The Emily Catherine Fedorko Foundation is partnering with the Greenwich Point Conservancy to provide financial and planning support for the restoration of the beautiful and historic “Chimes Building” (c1896) at Greenwich Point. The contribution by the Foundation will be used for refurbishing the rare c1901 “Chimes” mechanism and bells, which are located in upper portion of the Chimes tower, and creating a water safety center in the base of the tower.  The overall restoration project for the Chimes Building is being led by the Greenwich Point Conservancy, in coordination with the Town of Greenwich.  The project is slated to commence following completion of the overall facility design and receipt of all necessary Town approvals, and following the restoration the building and facilities there will be named in honor of Greenwich Point Conservancy founding board member, the late Daniel J. Donahue.

The pledge and restoration work on the historic Chimes are dedicated to the life and memory of Emily.  Following the restoration the historic musical chimes instrument and bells system will be known as “Emily’s Chimes”.   Further, the creation of a water safety center at the base of the Chimes Tower will further the Foundation’s mission to spread education, advocacy, and awareness of boating and water sports safety regulations and practices for adults and children.

Joe and Pam Fedorko, Emily’s parents and the founders of the Emily Catherine Fedorko Foundation, stated,  “We are forever grateful to have our daughter Emily honored in this way.  Emily loved music, and it is wonderful that ‘Emily’s Chimes’ will ring out over the waters surrounding Greenwich Point.  We can’t help but feel that her spirit will be watching over the waters of the Sound, and we are committed to making it safer for children and adults to enjoy water sports activities and boating.”

Chris Franco, President of the Greenwich Point Conservancy, stated, “We are so pleased to be working with Joe and Pam and their Foundation to honor the memory of Emily, and to include an important water safety component in the base of the Chimes Tower at the restored Chimes Building.  We are excited to be moving forward with this important project, which will restore, preserve and revitalize one of the most beautiful and unique late -19th-century buildings on the Connecticut shoreline. We are very pleased that the Emily Catherine Fedorko Foundation will be a part of the GPC’s project.”

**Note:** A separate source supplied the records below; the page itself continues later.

Source: an optimization exercise on an open RTL-to-GDS flow (aim: small area, a short achievable clock period and few clock cycles). Production flows keep margins and buffers that such runs may drop.
Where RTL was checked, it was by simulation tests only, not by an equivalence proof against the original.
Function not checked in runs 4 and 5: the RTL went through the layout flow alone.
Power figures rest on the tool's default switching activity, not on a simulated workload.

==> design.v <==
`default_nettype none
package bba_pkg;
    localparam int SIZE_W  = 16;   
    localparam int VALUE_W = 16;   
    localparam int ORDER_W = 3;    
    localparam logic [1:0] KIND_ALLOC = 2'd0;
    localparam logic [1:0] KIND_FAIL  = 2'd1;
    localparam logic [1:0] KIND_COUNT = 2'd2;
    localparam logic [1:0] KIND_ENTRY = 2'd3;
endpackage
`default_nettype wire
`default_nettype none
module buddy_block_allocator #(
    parameter int MAX_ORDER = 5,
    parameter int ID_WIDTH  = 16
) (
    input  wire         i_clk,
    input  wire         i_rst_n,
    input  wire         i_cfg_wr_en,
    input  wire [2:0]   i_cfg_wr_data,     
    input  wire         i_s_axis_tvalid,
    output logic        o_s_axis_tready,
    input  wire [31:0]  i_s_axis_tdata,    
    input  wire [0:0]   i_s_axis_tuser,    
    output logic        o_m_axis_tvalid,
    input  wire         i_m_axis_tready,
    output logic [15:0] o_m_axis_tdata,    
    output logic [1:0]  o_m_axis_tuser,    
    output logic        o_m_axis_tlast     
);
    localparam int NS = 32;                
    logic [5:0]          r_lvlok;          
    logic [31:1]         r_split;          
    logic [NS-1:0]       r_used;           
    logic [ID_WIDTH-1:0] r_owner [NS];     
    logic [5:0]          r_count;          
    logic [5:1]          r_pend;           
    logic [5:0]          r_free;           
    logic [5:0]          r_pair;           
    logic                r_cv;
    logic                r_cfunc;
    logic [ID_WIDTH-1:0] r_cid;
    logic                r_cidnz;
    logic [5:0]          r_cge;            
    logic                r_qact;
    logic [NS-1:0]       r_qh;             
    logic [15:0]         r_qv;             
    logic [5:0]          r_qe2;            
    logic                r_qlast;          
    logic                r_ready;          
    logic                r_av;
    logic [1:0]          r_akind;
    logic [15:0]         r_avalue;
    logic                r_alast;
    logic                r_bv;
    logic [1:0]          r_bkind;
    logic                r_blast;
    logic [5:0]    w_lvl_ok;               
    logic [63:1]   w_exists;
    logic [63:1]   w_fl;                   
    logic [63:1]   w_first;                
    logic [5:0]    w_fitl;                 
    logic [5:0]    w_osel;                 
    logic [NS-1:0] w_sel;
    logic [31:1]   w_set;
    logic [5:1]    w_lvl_set;
    logic          w_found;
    logic [5:0]    w_root;                 
    assign w_lvl_ok = r_lvlok;
    assign w_root   = r_lvlok & ~{1'b0, r_lvlok[5:1]};
    for (genvar l = 0; l < 6; l++) begin : g_lvl
        for (genvar j = 0; j < (1 << (5 - l)); j++) begin : g_node
            localparam int N = (1 << (5 - l)) + j;
            localparam int S = j << l;
            if (N > 1) begin : g_par
                assign w_exists[N] = r_split[N >> 1] | ((j == 0) ? w_root[l] : 1'b0);
            end else begin : g_root
                assign w_exists[N] = w_root[l];
            end
            if (N < 32) begin : g_inner
                assign w_fl[N] = w_exists[N] & !r_split[N] & !r_used[S];
            end else begin : g_leaf
                assign w_fl[N] = w_exists[N] & !r_used[S];
            end
            if (j % 2 == 1) begin : g_right
                assign w_first[N] = w_fl[N] & !w_fl[N-1];
            end else begin : g_left
                assign w_first[N] = w_fl[N];
            end
        end
    end
    assign w_fitl  = r_free & r_cge;
    assign w_found = |w_fitl;
    always_comb begin
        for (int l = 0; l < 6; l++) begin
            w_osel[l] = w_fitl[l];
            for (int k = 0; k < l; k++) w_osel[l] = w_osel[l] & !w_fitl[k];
        end
    end
    for (genvar s = 0; s < NS; s++) begin : g_sel
        localparam int TZ = (s == 0) ? 5 : (s % 2 != 0) ? 0 : (s % 4 != 0) ? 1 :
                            (s % 8 != 0) ? 2 : (s % 16 != 0) ? 3 : 4;
        logic [5:0] w_at;
        for (genvar l = 0; l < 6; l++) begin : g_at
            if (l <= TZ) begin : g_y
                assign w_at[l] = w_first[(1 << (5 - l)) + (s >> l)] & w_osel[l];
            end else begin : g_n
                assign w_at[l] = 1'b0;
            end
        end
        assign w_sel[s] = |w_at;
    end
    for (genvar l = 1; l < 6; l++) begin : g_set
        for (genvar j = 0; j < (1 << (5 - l)); j++) begin : g_node
            localparam int N = (1 << (5 - l)) + j;
            assign w_set[N] = w_sel[j << l] & !r_split[N] & w_lvl_ok[l] & r_cge[l-1];
        end
    end
    logic [5:0] w_oabove;                  
    logic [5:0] w_buddy;
    logic [5:0] w_nlvl;                    
    logic [5:0] w_rem;
    logic [5:0] n_free;
    logic [5:0] n_pair;
    always_comb begin
        for (int l = 0; l < 6; l++) begin
            w_oabove[l] = 1'b0;
            for (int k = l + 1; k < 6; k++) w_oabove[l] = w_oabove[l] | w_osel[k];
        end
    end
    assign w_lvl_set = r_cge[4:0] & (w_oabove[4:0] | w_osel[5:1]) & w_lvl_ok[5:1];
    assign w_buddy   = r_cge & w_oabove;
    assign w_nlvl    = r_cge & ~{r_cge[4:0], 1'b0};
    assign w_rem     = w_osel & ~({6{!r_cidnz}} & w_nlvl);
    assign n_free    = (r_free & ~(w_rem & ~r_pair)) | w_buddy;
    assign n_pair    = (r_pair & ~w_rem) | ({6{!r_cidnz}} & w_buddy & w_nlvl);
    logic [5:0]    w_qa;                   
    logic [5:0]    w_qstep;                
    logic [NS-1:0] w_qnext;
    for (genvar l = 1; l < 6; l++) begin : g_qa
        logic [(1 << (5 - l))-1:0] w_hit;
        for (genvar j = 0; j < (1 << (5 - l)); j++) begin : g_node
            assign w_hit[j] = r_qh[j << l] & !r_split[(1 << (5 - l)) + j];
        end
        assign w_qa[l] = w_lvl_ok[l] & (|w_hit);
    end
    assign w_qa[0] = 1'b1;
    assign w_qstep = w_qa & ~{1'b0, w_qa[5:1]};
    for (genvar s = 0; s < NS; s++) begin : g_qnext
        logic [5:0] w_from;
        for (genvar l = 0; l < 6; l++) begin : g_l
            if (s >= (1 << l) && (s % (1 << l)) == 0) begin : g_y
                assign w_from[l] = r_qh[s - (1 << l)] & w_qstep[l];
            end else begin : g_n
                assign w_from[l] = 1'b0;
            end
        end
        assign w_qnext[s] = |w_from;
    end
    logic [5:0]    w_za;
    logic [5:0]    w_zstep;
    logic [NS-1:0] w_znext;
    assign w_za[0] = 1'b1;
    for (genvar l = 1; l < 6; l++) begin : g_za
        assign w_za[l] = w_lvl_ok[l] & !r_split[1 << (5 - l)];
    end
    assign w_zstep = w_za & ~{1'b0, w_za[5:1]};
    always_comb begin
        w_znext = '0;
        for (int l = 0; l < 5; l++) w_znext[1 << l] = w_zstep[l];
    end
    logic [NS-1:0] w_qsel;
    logic [15:0]   w_qowner;
    assign w_qsel = r_qh & r_used;
    always_comb begin
        w_qowner = '0;
        for (int s = 0; s < NS; s++) begin
            w_qowner = w_qowner | (r_owner[s] & {16{w_qsel[s]}});
        end
    end
    logic [5:0] w_count;
    logic [5:0] w_krun;                    
    logic [5:0] w_k;                       
    always_comb begin
        w_krun[0] = 1'b1;
        for (int m = 1; m < 6; m++) begin
            w_krun[m] = 1'b0;
            for (int l = 1; l + m - 1 < 6; l++) w_krun[m] = w_krun[m] | (r_pend[l] & r_pend[l+m-1]);
        end
        for (int m = 0; m < 6; m++) w_k[m] = w_krun[m] & ((m == 5) ? 1'b1 : !w_krun[m+1]);
        w_count = '0;
        for (int m = 0; m < 6; m++) w_count = w_count | ({6{w_k[m]}} & (r_count + 6'(m)));
    end
    logic w_one;
    always_comb begin
        w_one = 1'b1;
        for (int l = 1; l < 6; l++) w_one = w_one & !(w_root[l] & r_split[1 << (5 - l)]);
    end
    logic w_go;         
    logic w_alloc;      
    logic w_qcnt;       
    logic w_qent;       
    logic w_done;       
    logic w_pop;        
    assign w_go    = r_cv && !r_bv;
    assign w_alloc = w_go && !r_cfunc;
    assign w_qcnt  = w_go && r_cfunc && !r_qact;
    assign w_qent  = w_go && r_cfunc && r_qact;
    assign w_done  = w_alloc || (w_qent && r_qlast);
    assign w_pop   = r_av && i_m_axis_tready;
    logic       w_ready;
    logic       n_cv;
    logic       n_cfunc;
    logic       n_qact;
    logic       n_av;
    logic       n_bv;
    logic       n_qlast;
    assign w_ready = !r_cv || w_done;
    assign n_cv    = w_ready ? i_s_axis_tvalid : r_cv;
    assign n_cfunc = w_ready ? i_s_axis_tuser[0] : r_cfunc;
    assign n_qact  = w_qcnt || (r_qact && !w_done);
    assign n_bv    = r_bv ? !w_pop : (w_go && r_av && !w_pop);
    assign n_av    = r_bv || w_go || (r_av && !w_pop);
    assign n_qlast = w_qcnt ? w_one : w_qent ? (r_qe2 == r_count) : r_qlast;
    always_ff @(posedge i_clk) begin
        if (!i_rst_n) begin
            r_cv    <= 1'b0;
            r_qact  <= 1'b0;
            r_av    <= 1'b0;
            r_bv    <= 1'b0;
            r_ready <= 1'b1;
        end else begin
            r_cv    <= n_cv;
            r_qact  <= n_qact;
            r_av    <= n_av;
            r_bv    <= n_bv;
            r_ready <= !n_cv || (!n_bv && (!n_cfunc || (n_qact && n_qlast)));
        end
    end
    assign o_s_axis_tready = r_ready;
    logic [1:0]  w_rkind;
    logic        w_rlast;
    always_comb begin
        if (!r_cfunc) begin
            w_rkind  = w_found ? bba_pkg::KIND_ALLOC : bba_pkg::KIND_FAIL;
            w_rlast  = 1'b1;
        end else if (!r_qact) begin
            w_rkind  = bba_pkg::KIND_COUNT;
            w_rlast  = 1'b0;
        end else begin
            w_rkind  = bba_pkg::KIND_ENTRY;
            w_rlast  = r_qlast;
        end
    end
    logic [1:0]  w_akind;                  
    logic [15:0] w_avalue;
    logic        w_qadv;                   
    assign w_akind  = r_bv ? r_bkind : w_rkind;
    assign w_avalue = (w_akind == bba_pkg::KIND_ENTRY) ? r_qv :
                      (w_akind == bba_pkg::KIND_COUNT) ? 16'(w_count) : '0;
    assign w_qadv   = r_bv ? (w_pop && r_bkind == bba_pkg::KIND_ENTRY)
                           : (w_qent && (!r_av || w_pop));
    logic [15:0] w_size;
    assign w_size = i_s_axis_tdata[31:16];
    always_ff @(posedge i_clk) begin
        if (r_bv) begin
            if (w_pop) begin
                r_akind  <= r_bkind;
                r_avalue <= w_avalue;
                r_alast  <= r_blast;
            end
        end else if (w_go && (!r_av || w_pop)) begin
            r_akind  <= w_rkind;
            r_avalue <= w_avalue;
            r_alast  <= w_rlast;
        end
        if (!r_bv && w_go) begin
            r_bkind  <= w_rkind;
            r_blast  <= w_rlast;
        end
    end
    always_ff @(posedge i_clk) begin
        r_qlast <= n_qlast;
        if (w_ready) begin
            r_cfunc <= i_s_axis_tuser[0];
            r_cid   <= i_s_axis_tdata[15:0];
            r_cidnz <= |i_s_axis_tdata[15:0];
            for (int l = 0; l < 6; l++) r_cge[l] <= (w_size <= 16'(1 << l));
        end
        if (w_qcnt) begin
            r_qh    <= w_znext;
            r_qv    <= r_used[0] ? r_owner[0] : '0;
            r_qe2   <= 6'd2;
        end else if (w_qadv) begin
            r_qh    <= w_qnext;
            r_qv    <= w_qowner;
            r_qe2   <= r_qe2 + 6'd1;
        end
    end
    always_ff @(posedge i_clk) begin
        if (!i_rst_n || i_cfg_wr_en) begin
            for (int l = 0; l < 6; l++)
                r_lvlok[l] <= !i_rst_n || (i_cfg_wr_data >= 3'(l));
            r_split <= '0;
            r_used  <= '0;
            r_count <= 6'd1;
            r_pend  <= '0;
            for (int l = 0; l < 6; l++)
                r_free[l] <= !i_rst_n ? (l == 5) : (i_cfg_wr_data == 3'(l)) || (l == 5 && i_cfg_wr_data > 3'd5);
            r_pair  <= '0;
        end else begin
            r_count <= w_count;
            r_pend  <= w_alloc ? w_lvl_set : '0;
            if (w_alloc) begin
                r_free  <= n_free;
                r_pair  <= n_pair;
                r_split <= r_split | w_set;
                r_used  <= r_used | (w_sel & {NS{r_cidnz}});
            end
        end
    end
    always_ff @(posedge i_clk) begin
        for (int s = 0; s < NS; s++) begin
            if (!r_used[s]) r_owner[s] <= r_cid;
        end
    end
    assign o_m_axis_tvalid = r_av;
    assign o_m_axis_tdata  = r_avalue;
    assign o_m_axis_tuser  = r_akind;
    assign o_m_axis_tlast  = r_alast;
endmodule
`default_nettype wire
==> flow/run.sh <==
#!/bin/bash
set -euo pipefail
export BUFFER_PORTS_ARGS="-buffer_cell sky130_fd_sc_hd__buf_2"
bash standard.sh > flow_make.log 2>&1
==> standard.sh <==
#!/bin/bash
# synth_recipe.tcl (not shown) runs the flow's synth.tcl, then flattens the netlist and writes it again
# the make line also repeats each setting of config.mk as NAME=value (left out here)
make -C /OpenROAD-flow-scripts/flow DESIGN_CONFIG=/design/flow/config.mk WORK_HOME=/design/flow/orfs CLKGATE_MAP_FILE= SYNTH_SCRIPT=/design/flow/synth_recipe.tcl "${@:-finish}"
==> config.mk <==
export PLATFORM = sky130hd
export DESIGN_NAME = buddy_block_allocator
export DESIGN_NICKNAME = buddy_block_allocator
export VERILOG_FILES = /design/flow/design.v
export SDC_FILE = /design/flow/constraint.sdc
export NUM_CORES = 4
export LEC_CHECK = 0
export CAP_MARGIN = 20
export CORE_MARGIN = 2
export CORE_UTILIZATION = 40
export CTS_CLUSTER_DIAMETER = 90
export CTS_CLUSTER_SIZE = 28
export SETUP_SLACK_MARGIN = 2.85
export SLEW_MARGIN = 20
==> constraint.sdc <==
create_clock -name core_clock -period 5.0 [get_ports {i_clk}]
set_input_delay 1.0000 -clock core_clock [delete_from_list [all_inputs] [get_ports {i_clk}]]
set_output_delay 1.0000 -clock core_clock [all_outputs]
set_load 0.01 [all_outputs]
==> results of run 1 <==
-- routing by layer --
| layer | GRT usage (%) | wire length, µm | vias to the layer above |
|---|---|---|---|
| li1 | - | - | 7801 |
| met1 | 33.9 | 35600 | 9560 |
| met2 | 39.1 | 41100 | 1148 |
| met3 | 5.45 | 9950 | 179 |
| met4 | 6.80 | 2920 | 0 |
| met5 | 0 | 0 | - |
-- what timing repair did --
action	in CTS	in global routing
buffers inserted	45	42
cloned	4	2
endpoints found under the setup margin	198	159
gates resized for setup	141	101
pin swaps	38	58
-- flip-flops by register name, indices dropped and copies added, names as in the netlist, 6 cells and up --
signal,cells
r_avalue,16
r_cge,6
r_cid,16
r_count,6
r_free,6
r_owner,512
r_pair,6
r_qe2,6
r_qh,31
r_qv,16
r_split,31
r_used,32
-- worst paths after layout --
kind,start,to,depth (start not counted),slack [ns]
setup / recovery,r_qh[4],r_qh[4],5,2.69
hold / removal,r_pair[5],r_pair[5],1,0.48
setup reg to reg,r_qh[4],r_qh[4],5,2.69
hold reg to reg,r_pair[5],r_pair[5],1,0.48
-- cell families after synthesis --
group                      share of synthesized area (%)
DFF                                                 73.2
AOI/OAI and AO/OA                                   14.5
and+or+nand+nor                                     8.42
buffers and inverters                               2.57
xor gates and xnor gates                           0.415
muxes                                              0.502
adders and majority gates                          0.365
-- metrics by stage --
stage / cells / hold slack (ns) / worst slack [ns]
2_1_floorplan: 1901 / 0.406 / 2.82
5_1_grt: 2927 / 0.493 / 2.68
4_1_cts: 2878 / 0.473 / 2.71
3_5_place_dp: 2786 / 0.457 / 1.61
3_3_place_gp: 2785 / 0.446 / 1.66
6_report: 2927 / 0.476 / 2.69
-- Yosys cell counts, drive strengths merged (9+ instances only) --
master / number
a211oi: 9
a21oi: 116
a221oi: 64
a222oi: 18
a22o: 79
a22oi: 104
a31oi: 16
and2: 51
and3: 21
buf: 16
clkbuf: 99
dfxtp: 119
edfxtp: 589
inv: 64
nand2: 54
nand2b: 16
nand3: 66
nand4: 34
nor2: 95
nor2b: 23
nor3: 32
nor4: 21
o21a: 11
o21ai: 42
-- where the power goes --
group | internal, mW | switching [mW] | total (mW)
clock | 1.21 | 1.82 | 3.02
combinational | 0.174 | 0.269 | 0.443
sequential | 6.82 | 0.243 | 7.06
total | 8.20 | 2.33 | 10.5
-- cell type report --
cell class | instances | area, µm² | area share (%)
well taps | 873 | 1090 | 3.46
repair inverters | 1 | 7.51 | 0.0238
repair buffers | 219 | 1750 | 5.52
flip-flops and latches | 708 | 20100 | 63.7
multi-input cells | 1018 | 7460 | 23.6
clock buffers | 35 | 791 | 2.50
clock inverters | 8 | 111 | 0.352
inverters | 65 | 251 | 0.796
-- placed cells by master (no fill, tap or decap), types with 7 or more instances in the layout --
| cell | count |
|---|---|
| dfxtp_4 | 14 |
| clkbuf_16 | 31 |
| nor2_1 | 88 |
| dfxtp_1 | 92 |
| nand2_1 | 49 |
| dfxtp_2 | 13 |
| nand3_1 | 64 |
| buf_2 | 62 |
| and2_4 | 11 |
| a31oi_1 | 15 |
| a221oi_2 | 30 |
| o21a_1 | 10 |
| buf_8 | 8 |
| o211ai_1 | 8 |
| a222oi_1 | 18 |
| and3_1 | 20 |
| o21ai_0 | 33 |
| edfxtp_1 | 589 |
| buf_6 | 17 |
| a21oi_2 | 8 |
| buf_12 | 9 |
| nor2b_1 | 20 |
| nor3_2 | 10 |
| a221oi_1 | 33 |
| ha_1 | 8 |
| and2_1 | 36 |
| inv_1 | 60 |
| nor4_1 | 17 |
| a22o_1 | 79 |
| nand4_1 | 34 |
| nand2b_1 | 16 |
| a22oi_1 | 101 |
| nor3_1 | 17 |
| a221o_1 | 8 |
| buf_4 | 122 |
| xor2_1 | 7 |
| a21oi_1 | 103 |
==> results.ini, run 1 <==
[worst_setup_path]
required_ns=5.41
cp-end-kind=register
slowest_delay_ns=0.54
critical_path_class=register to register
crit_arrival_ns=2.72
worstPathCellList=a222oi_1, o2111ai_2, o21ai_4, nor3_4, a221o_1
path_max_fanout=5
cp-start-kind=register
slowest_stage=edfxtp_1
cp_top_family=compound AO/OA/AOI/OAI gates
worstPathBufferInverterCount=0

[die]
coreArea_mm2=0.0675
die_w_um=266
die_y_um=266
rows=95
die_area_mm2=0.0706
pin_count=62
initial_core_util_pct=40.6

[placed_design]
gp_congestion=0.856
dp_hpwl_um=50500
dpl_cell_area_mm2=0.0289
portBuffers=61

[clock_tree]
cts_buffers=30
clk_root_buffer_cell=clkbuf_16
hold_buffers=0
clk_latency_ns=0.66
clk_pin_slew_worst_paths_ns=0.11
htreeDepth=1
clock_sinks=708
cts_buffer_depth=3
cts_tree=yes

[grt]
overflow=0
antenna_found_initial=0
grt_util_all_layers_pct=24.5
grt_max_degree=56
grt_pass1_vias=17100
grt_first_pass_wirelength_um=124000

[sta]
finalCriticalPeriod_ns=2.31
final-max-slew-violation-count=0
grt_setup_unrepaired=yes
finalSetupTns_ns=0
final.period_utilization_pct=46.2
setup_viol=0
fin_worst_skew_ns=0.0499
slew-limit-headroom_pct=24.8
tightest_slew_ns=1.13
final_hold_viol_count=0
fmax_mhz=433

[yosys]
synthFlopType=edfxtp_1
synth.area.top_cells=edfxtp_1, dfxtp_1, a22oi_1
yosysTopAreaCell=edfxtp_1
ys_ff_latch=708
synthCells=1901
async_flop_share_pct=0
yosysUniqueCellTypes=78
ys_seq_area_share_pct=73.2
yosys_warnings=2
avgSynthCellArea_um2=14.4
synth_edf_count=589
synth_top_area_share_pct=64.5
syn_area_mm2=0.0274
synth_nets=1950

[drt]
route.vias.total=18700
drt_wl_total_um=89600
drt_iter0_drc=2678
routedWlPerCell_um=30.6
route.detailed.drc=0
ant_nets=0
firstDrtPassIters=8
vias_per_cell=6.38

[layout]
final.fill_count=5828
syn_to_final_growth_pct=15.3
fin_nets=2092
antenna_cells=0
final_cell_area_mm2=0.0316
drive_above_1_share_pct=21.0
fin_util_pct=46.8

[worst_hold_path]
hp-class=register to register

[power]
irDropWorstVdd_uv=300
p_total_mw=10.5
power.leakage_nw=11.0
cellPowerDensity_mw_per_mm2=333

[outcome]
status=no timing/DRC/antenna violations

[run]
cap_viol_max_count=0

Testbench counts, summed over its fixed seeds: cycles 2,690.
==> run 2: changes to the inputs <==
--- a/config.mk
+++ b/config.mk
@@ -11,4 +11,4 @@
 export CTS_CLUSTER_DIAMETER = 90
 export CTS_CLUSTER_SIZE = 28
-export SETUP_SLACK_MARGIN = 2.85
+export SETUP_SLACK_MARGIN = 2.6
 export SLEW_MARGIN = 20
==> run 2 against run 1 <==
Compared with the run above: count of clock-buffer cells in the layout up 15; utilization down 1.9 points; final area down 4.1%; flip-flop and latch count unchanged; critical path depth up 2; maximum frequency down 3.4%; sequential share of layout area up 2.6 points; register-to-register slack worse by 0.08 ns; worst hold slack about the same; combinational power down 18%; die area unchanged; largest power group unchanged.
From an optimization exercise on the open Yosys and OpenROAD flow, aimed at small area, a short achievable clock period and few clock cycles; shortcuts taken in it are not production practice. At most, simulation tests tie the RTL to the original design; equivalence was not proved. No functional check of the RTL was part of runs 4 and 5. No activity file was given, so power comes from the tool's default toggle rates.

--- run.sh ---
#!/bin/bash
# synth_recipe.tcl (not shown) runs the flow's synth.tcl, then flattens the netlist and writes it again
# the make line also repeats each setting of config.mk as NAME=value (left out here)
make -C /OpenROAD-flow-scripts/flow DESIGN_CONFIG=/design/flow/config.mk WORK_HOME=/design/flow/orfs CLKGATE_MAP_FILE= SYNTH_SCRIPT=/design/flow/synth_recipe.tcl finish
--- config.mk ---
export PLATFORM = sky130hd
export DESIGN_NAME = multi_mode_task_scheduler
export DESIGN_NICKNAME = multi_mode_task_scheduler
export VERILOG_FILES = /design/flow/design.v
export SDC_FILE = /design/flow/constraint.sdc
export NUM_CORES = 4
export LEC_CHECK = 0
export CAP_MARGIN = 20
export CORE_MARGIN = 2
export CORE_UTILIZATION = 30
export CTS_CLUSTER_DIAMETER = 100
export CTS_CLUSTER_SIZE = 18
export PLACE_DENSITY = 0.45
export SETUP_SLACK_MARGIN = 4.5
export SLEW_MARGIN = 20
--- constraint.sdc ---
create_clock -name core_clock -period 9.0 [get_ports {clk_i}]
set_input_delay 1.8000 -clock core_clock [delete_from_list [all_inputs] [get_ports {clk_i}]]
set_output_delay 1.8000 -clock core_clock [all_outputs]
set_load 0.01 [all_outputs]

More About the Emily Catherine Fedorko Foundation

About The Greenwich Point Conservancy

The Greenwich Point Conservancy was founded in 2004, and its mission is to work for the restoration and preservation of the historic structures and other elements at Greenwich Point for the enjoyment of current and future generations.  Over the past fifteen years the GPC has funded and directed the restoration of the historic and award-winning Innis Arden Cottage (c1903) and creation there of the Floren Family Environmental Center at the Innis Arden Cottage, the restoration of the oldest building at Greenwich Point, The Old Barn (c1887), and the creation of the Sue H. Baker Pavilion at the Old Barn, and the restoration of the historic Gateway to Greenwich Point, and the creation of the Gateway Gardens at the entrance to Greenwich Point.  Most recently, the GPC funded and directed the restoration of the oldest house in Greenwich, the historic Feake-Ferris House (c1645-1689), which is located just outside the entrance to Greenwich Point and was built shortly after the founding of Greenwich in 1640.  At that time, Greenwich Point was known as “Elizabeth’s Neck”, and was the original purchase of Elizabeth Winthrop Feake, the subject of Anya Seton’s famous novel The Winthrop Woman, who with her husband built the original portions of the Feake-Ferris House.   The GPC is excited that its next project will be the restoration of the historic Chimes Building (c1896), including the historic Chimes Tower (c1901).